Domingo II de Cuaresma
Por: Fidel Aizpurúa. Hermano Capuchino
Textos Litúrgicos:
Gen 22, 1-2. 9. 10-13. 15-18
Sal 115
Rm 8, 31-34
Mc 9, 2-10
Estaban Aterrados
La lectura del evangelio ofrece muchas posibilidades para alimentar la espiritualidad, siempre que intentemos leer con detención y ahondamiento.
El relato de la transfiguración es una escena de iluminación: al final de su vida, Jesús quiere saber si ha de ir a Jerusalén o no porque, intuye, le aguardan allí muchos peligros (como así fue).
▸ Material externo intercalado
`config.mk`:
```
export PLATFORM = sky130hd
export DESIGN_NAME = ssr_status_hier
export DESIGN_NICKNAME = d
export VERILOG_FILES = /design/src/rtl/ssr_pkg.sv /design/src/rtl/ssr_status_hier.sv
export SDC_FILE = /design/constraint.sdc
export NUM_CORES = 1
export LEC_CHECK = 0
export BUFFER_PORTS_ARGS = -buffer_cell sky130_fd_sc_hd__buf_4
export CORE_MARGIN = 5
export CORE_UTILIZATION = 50
export DETAILED_ROUTE_END_ITERATION = 10
export GPL_TIMING_DRIVEN = 0
export PLACE_DENSITY = 0.68
export RECOVER_POWER = 25
export SYNTH_ARGS = -nofsm -noshare
export SYNTH_HDL_FRONTEND = slang
export SYNTH_SLANG_ARGS = --single-unit
```
`constraint.sdc`:
```
create_clock -name clk_in -period 5.2 [get_ports clk_in]
set_input_delay 0.78 -clock clk_in [delete_from_list [all_inputs] [get_ports clk_in]]
set_output_delay 0.78 -clock clk_in [all_outputs]
set_load 0.02 [all_outputs]
```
En el silencio, en diálogo con la Palabra (Moisés representa la Ley, Elías la profecía) y con la compañía de sus amigos descubre que tiene que ir a Jerusalén porque ese camino de total entrega viene de Dios. El interior de Jesús se ilumina.
Pero los discípulos también se percatan de esa deriva y quieren frenar aquello porque les da mucho miedo. Para ello, idean un truco: hagamos tres tiendas, no vayamos a Jerusalén, quedémonos en este lugar seguro. Dice el evangelista que “no sabían lo que decían porque estaban aterrados”. Les cuesta encarar una situación difícil.
Estamos en Cuaresma y una manera de “convertirse” es sanar heridas y para ello, inicialmente, hay que comenzar por encarar las situaciones difíciles. ¿Cómo hacerlo, cómo mirar de frente aquello que se nos hace muy cuesta arriba?
- Pongamos nombre a la dificultad: no temamos llamar por su nombre a la enfermedad, al cáncer, al dolor, a la muerte incluso. No escondamos la dificultad, no obviemos su dentellada. Nombrar la dificultad es una manera inicial de atajarla.
- Tratemos de vivirla con la mayor paz posible: tras la tempestad de una mala noticia, tratemos de recuperar la paz del corazón. No solucionará el problema pero, al estar menos alterados, podremos descubrir caminos nuevos para vivir lo difícil de manera más humana.
- Apoyémonos en Jesús: él ha experimentado fuertes dificultades. Su valor y su generosidad puede animarnos y pueden hacernos descubrir algo hermoso: que más allá de la dificultad hay margen para la vida, aunque sea escaso. Que la alegría también es posible cuando las lágrimas brotan.
Hay un valor humano y espiritual del que se habla poco: la ecuanimidad. Una persona ecuánime es aquella que sabe mantener un cierto equilibrio ante los avatares de la vida. Contamos, para ello, con la ayuda de Jesús que nos dice: “No se altere vuestro corazón” (Jn 14,27). Es posible y deseable esta ecuanimidad.
San Pablo dice que “la fuerza se realiza en la debilidad” (2 Cor 12,9). Es paradójico, pero puede ser verdadero. En esta Cuaresma, tiempo para sanar heridas, podemos experimentar esto: siendo frágiles, como somos, seremos fuertes si nos apoyamos en Jesús y si nos damos, unos a otros, nuestro más sincero apoyo.